● Exercise aim
In the entries below, the word "cycles" appears on some lines. Copy each of those lines.

● Given data
What follows belongs to an exercise in optimizing a design on an open flow for small area, a short achievable clock period and few clock cycles; a production flow would make more cautious choices.
Where RTL was checked, it was by simulation tests only, not by an equivalence proof against the original.
The clock input has no modelled driver; a real chip could not lean on it and would need a root buffer or a full tree.
No activity file was given, so power comes from the tool's default toggle rates.

Design ooo_core, start of the top module:
module ooo_core
(
	input  logic                   clk,
	input  logic                   rst_n,
	input  logic                   issue,
	input  logic [3:0]             op,
	input  logic [$clog2(8)-1:0]  rs1,
	input  logic [$clog2(8)-1:0]  rs2,
	input  logic [$clog2(8)-1:0]  rd,
	input  logic [16-1:0] imm,
	output logic                   dispatch_stall,
	output logic                   commit_valid,
	output logic [$clog2(8)-1:0]  commit_rd,
	output logic [16-1:0] commit_data
);
	localparam int NR = 8;
	localparam int RW = $clog2(8);
	localparam int DW = 16;
	logic [DW-1:0]          regs [NR];
	logic [NR-1:0]          written;
	logic                   ex_valid;
	logic [RW-1:0]          ex_rd;
	logic [NR-1:0]          ex_sel1;    
	logic [RW-1:0]          ex_rs1;     
	logic [DW-1:0]          ex_b;       
	logic                   ex_sub;     
	logic                   ex_bimm;    
	logic                   ex_arith;   
	logic                   ex_gsel;    
	logic                   ex_psel;    
	logic [NR-1:0]          we;         
	logic [NR-1:0]          wr_next;    
	logic                   use_rs1;
	logic                   use_imm;
	logic [NR-1:0]          hit1;
	logic [NR-1:0]          hit2;
	logic [DW-1:0]          src_a;
	logic [DW-1:0]          src_b;
	logic [DW-1:0]          ex_result;
	assign dispatch_stall = 1'b0;
	always_comb
	begin
		for (int k = 0; k < NR; k++)
			we[k] = ex_valid & (ex_rd == RW'(k));
		wr_next = written | we;
		use_rs1 = ~(op[2] & op[1]);             
		use_imm = op[2] & (op[1] | op[0]);      
		for (int k = 0; k < NR; k++)
		begin
			hit1[k] = (rs1 == RW'(k)) & use_rs1;
			hit2[k] = (rs2 == RW'(k));
		end
	end
	always_ff @(posedge clk)
	begin
		ex_valid <= rst_n & issue;
		ex_rd    <= rd;
		ex_sel1  <= hit1;
		ex_rs1   <= use_rs1 ? rs1 : '0;
		ex_b[DW-1:NR+RW]  <= imm[DW-1:NR+RW];
		ex_b[NR+RW-1:0]   <= use_imm ? imm[NR+RW-1:0] : {rs2, hit2};
		ex_sub   <= (op == 4'd1);
		ex_bimm  <= use_imm;
  ...
Settings: LEC_CHECK=0, CAP_MARGIN=20, CORE_MARGIN=2, CORE_UTILIZATION=40, PLACE_DENSITY=0.6, SLEW_MARGIN=20; clock period 14.0 ns.
standard.sh (not shown) runs the stock make flow with config.mk's settings and CLKGATE_MAP_FILE= SYNTH_SCRIPT=/design/flow/synth_recipe.tcl, a recipe that flattens the netlist after the stock synthesis.
==> flow/flow/run.sh <==
#!/bin/bash
# The standard layout (standard.sh runs the standard flow's own ORFS make), with the
# resizer asked to repair setup timing to a margin beyond the clock period,
# so that it sizes the critical paths, and the ports buffered with a small
# buffer that the resizer upsizes where timing needs it.
set -euo pipefail
bash standard.sh SETUP_SLACK_MARGIN=10.3 'BUFFER_PORTS_ARGS=-buffer_cell sky130_fd_sc_hd__buf_1' 'CTS_ARGS=-sink_clustering_enable -repair_clock_nets -dont_use_dummy_load -root_buf sky130_fd_sc_hd__clkbuf_16 -buf_list {sky130_fd_sc_hd__clkbuf_8 sky130_fd_sc_hd__clkbuf_16}' finish > orfs_make.log 2>&1
==> next run, changes <==
==> flow/flow/run.sh (replaced) <==
#!/bin/bash
# The standard layout (standard.sh runs the standard flow's own ORFS make), with the
# resizer asked to repair setup timing to a margin beyond the clock period,
# so that it sizes the critical paths, and the ports buffered with a small
# buffer that the resizer upsizes where timing needs it.
set -euo pipefail
bash standard.sh SETUP_SLACK_MARGIN=10.3 'BUFFER_PORTS_ARGS=-buffer_cell sky130_fd_sc_hd__buf_1' 'CTS_ARGS=-sink_clustering_enable -repair_clock_nets -dont_use_dummy_load -root_buf sky130_fd_sc_hd__clkbuf_16 -buf_list sky130_fd_sc_hd__clkbuf_8 -sink_clustering_size 12 -sink_clustering_max_diameter 50' finish > orfs_make.log 2>&1
Cell count does not change.
Worst hold slack barely changes.
Utilization went down by 0.92 points.
Die area stays the same.
Non-clock buffer count is unchanged.
Total power went down by roughly a tenth.
Area after synthesis does not change.
Routed wire length went down slightly.
Setup slack improved by 0.015 ns.
Design area went down by a few percent.
==> next run, changes <==
- CORE_UTILIZATION: 40 -> 70
- PLACE_DENSITY: 0.6 -> 0.8
The changed run ran to the end with no violations.
Clock power shrinks by about 2%.
Design area shrinks by about 1.6%.
Die area shrinks by about 40%.
Synthesized area stays the same.
Setup slack loses 0.016 ns.
Sequential share of layout area grows by 0.64 points.
Routed wire length hardly moves.
Sequential power barely changes.
Function was not checked in any run of this note: the RTL went through the layout flow alone.


## job 734
Another version of the RTL of ooo_core (not shown whole).
For scale: ~180 flip-flops, ~53 I/O pins.
clock: 14.0 ns
lec_check: 0
cap_margin: 20
core_margin: 2
core_utilization: 70
place_density: 0.8
slew_margin: 20
==> flow/flow/run.sh <==
#!/bin/bash
# The standard layout (standard.sh runs the standard flow's own ORFS make) with these
# changes:
# - the resizer repairs setup timing to a margin beyond the clock period, so
#   that it sizes the critical paths;
# - the ports are buffered with a small buffer, which the resizer upsizes
#   where timing needs it;
# - after CTS, flow/post_cts.tcl rebuilds the clock tree as a balanced
#   two-level tree: the clock port feeds 4 buffers, each feeding 3 leaf
#   buffers among the flip-flops they clock.
# Each ORFS step writes its own log under orfs/logs; make's output goes to
# orfs_make.log here.
set -euo pipefail
bash standard.sh SETUP_SLACK_MARGIN=10.42 \
  'BUFFER_PORTS_ARGS=-buffer_cell sky130_fd_sc_hd__buf_1' \
  'CTS_ARGS=-sink_clustering_enable -repair_clock_nets -dont_use_dummy_load -root_buf sky130_fd_sc_hd__clkbuf_16 -buf_list sky130_fd_sc_hd__clkbuf_8 -sink_clustering_size 12 -sink_clustering_max_diameter 50' \
  "POST_CTS_TCL=$PWD/flow/post_cts.tcl" \
  finish > orfs_make.log 2>&1
==> flow/flow/post_cts.tcl <==
# Runs at the end of ORFS's CTS step (POST_CTS_TCL): replaces the clock tree
# that clock_tree_synthesis built with a shallower one of the same kind for
# every flip-flop, then legalizes the placement of the new buffers.
source [file join [file dirname [info script]] clock_tree.tcl]
manual_clock_tree 4 3 sky130_fd_sc_hd__clkbuf_8 sky130_fd_sc_hd__clkbuf_8
detailed_placement
check_placement -verbose
Other scripts of this flow, unchanged in this note and not shown: flow/flow/clock_tree.tcl
Testbench counts of job 734, summed over its fixed seeds: cycles 24,016.
Inputs modified between job 734 and job 7643:
- PLACE_DENSITY now 0.88, was 0.8
- CORE_UTILIZATION now 78, was 70
==> comparison <==
- Job 7643 ended with every stage complete and zero timing, DRC or antenna violations.
- Job 734 | stages: all done | timing, DRC, antenna: all pass
- Going from job 734 to job 7643, fill cell instance count of the final layout dropped 292; share of synthesized area occupied by flip-flops and latches now sits at about the same level.
- Final worst-path cycle share essentially unchanged between job 7643 and job 734.
- The higher first-pass GRT wire length came out of job 7643.
- Fraction of final layout cells sized beyond drive strength 1: job 7643 > job 734
Inputs modified between job 7643 and job 9133:
- CORE_UTILIZATION now 70, was 78
- PLACE_DENSITY now 0.8, was 0.88
diff --git a/flow/flow/run.sh b/flow/flow/run.sh
--- a/flow/flow/run.sh
+++ b/flow/flow/run.sh
@@ -8,5 +8,6 @@
 # - after CTS, flow/post_cts.tcl rebuilds the clock tree as a balanced
 #   two-level tree: the clock port feeds 4 buffers, each feeding 3 leaf
-#   buffers among the flip-flops they clock.
+#   buffers among the flip-flops they clock; the CTS step repairs setup
+#   timing only after that (in flow/post_cts.tcl).
 # Each ORFS step writes its own log under orfs/logs; make's output goes to
 # orfs_make.log here.
@@ -15,4 +16,4 @@
   'BUFFER_PORTS_ARGS=-buffer_cell sky130_fd_sc_hd__buf_1' \
   'CTS_ARGS=-sink_clustering_enable -repair_clock_nets -dont_use_dummy_load -root_buf sky130_fd_sc_hd__clkbuf_16 -buf_list sky130_fd_sc_hd__clkbuf_8 -sink_clustering_size 12 -sink_clustering_max_diameter 50' \
-  "POST_CTS_TCL=$PWD/flow/post_cts.tcl" \
+  "POST_CTS_TCL=$PWD/flow/post_cts.tcl" SKIP_CTS_REPAIR_TIMING=1 \
   finish > orfs_make.log 2>&1
==> flow/flow/post_cts.tcl <==
# Runs at the end of ORFS's CTS step (POST_CTS_TCL): replaces the clock tree
# that clock_tree_synthesis built with a shallower one of the same kind for
# every flip-flop, legalizes the placement of the new buffers, and then does
# the CTS step's setup repair (skipped in cts.tcl with SKIP_CTS_REPAIR_TIMING)
# against this tree.
source [file join [file dirname [info script]] clock_tree.tcl]
manual_clock_tree 4 3 sky130_fd_sc_hd__clkbuf_8 sky130_fd_sc_hd__clkbuf_8
detailed_placement
estimate_parasitics -placement
repair_timing_helper
detailed_placement
check_placement -verbose
==> comparison <==
- On post-layout worst setup margin: between job 7643 and job 9133, it ends up higher for job 7643.
- Route | job 9133 vs job 7643 | wire shorter in job 9133
- Number of iterations in the first detailed-routing pass on job 9133 is down relative to job 7643.
- Job 9133: PASS, flow complete, no timing, DRC or antenna violations
- [job 9133 vs job 7643] final weighted congestion in routability-driven placement: lower in job 9133
#### Input delta (job 7570 over job 9133)
- swapping 0.8 for 0.7 in PLACE_DENSITY
- swapping 70 for 60 in CORE_UTILIZATION
diff --git a/flow/flow/run.sh b/flow/flow/run.sh
--- a/flow/flow/run.sh
+++ b/flow/flow/run.sh
@@ -8,6 +8,5 @@
 # - after CTS, flow/post_cts.tcl rebuilds the clock tree as a balanced
 #   two-level tree: the clock port feeds 4 buffers, each feeding 3 leaf
-#   buffers among the flip-flops they clock; the CTS step repairs setup
-#   timing only after that (in flow/post_cts.tcl).
+#   buffers among the flip-flops they clock.
 # Each ORFS step writes its own log under orfs/logs; make's output goes to
 # orfs_make.log here.
@@ -16,4 +15,4 @@
   'BUFFER_PORTS_ARGS=-buffer_cell sky130_fd_sc_hd__buf_1' \
   'CTS_ARGS=-sink_clustering_enable -repair_clock_nets -dont_use_dummy_load -root_buf sky130_fd_sc_hd__clkbuf_16 -buf_list sky130_fd_sc_hd__clkbuf_8 -sink_clustering_size 12 -sink_clustering_max_diameter 50' \
-  "POST_CTS_TCL=$PWD/flow/post_cts.tcl" SKIP_CTS_REPAIR_TIMING=1 \
+  "POST_CTS_TCL=$PWD/flow/post_cts.tcl" \
   finish > orfs_make.log 2>&1
==> flow/flow/post_cts.tcl <==
# Runs at the end of ORFS's CTS step (POST_CTS_TCL): replaces the clock tree
# that clock_tree_synthesis built with a shallower one of the same kind for
# every flip-flop, then legalizes the placement of the new buffers.
source [file join [file dirname [info script]] clock_tree.tcl]
manual_clock_tree 4 3 sky130_fd_sc_hd__clkbuf_8 sky130_fd_sc_hd__clkbuf_8
detailed_placement
check_placement -verbose
[summary]
- Synthesis-to-finish area growth in job 7570 is 0.70 points above job 9133.
- Compared with job 9133, in job 7570 final cycle utilization of the critical path about even; aggregate routed wire length about even; global-route met2 utilization fell 6.2 points.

● Worked solution
What follows belongs to an exercise in optimizing a design on an open flow for small area, a short achievable clock period and few clock cycles; a production flow would make more cautious choices.
Testbench counts of job 734, summed over its fixed seeds: cycles 24,016.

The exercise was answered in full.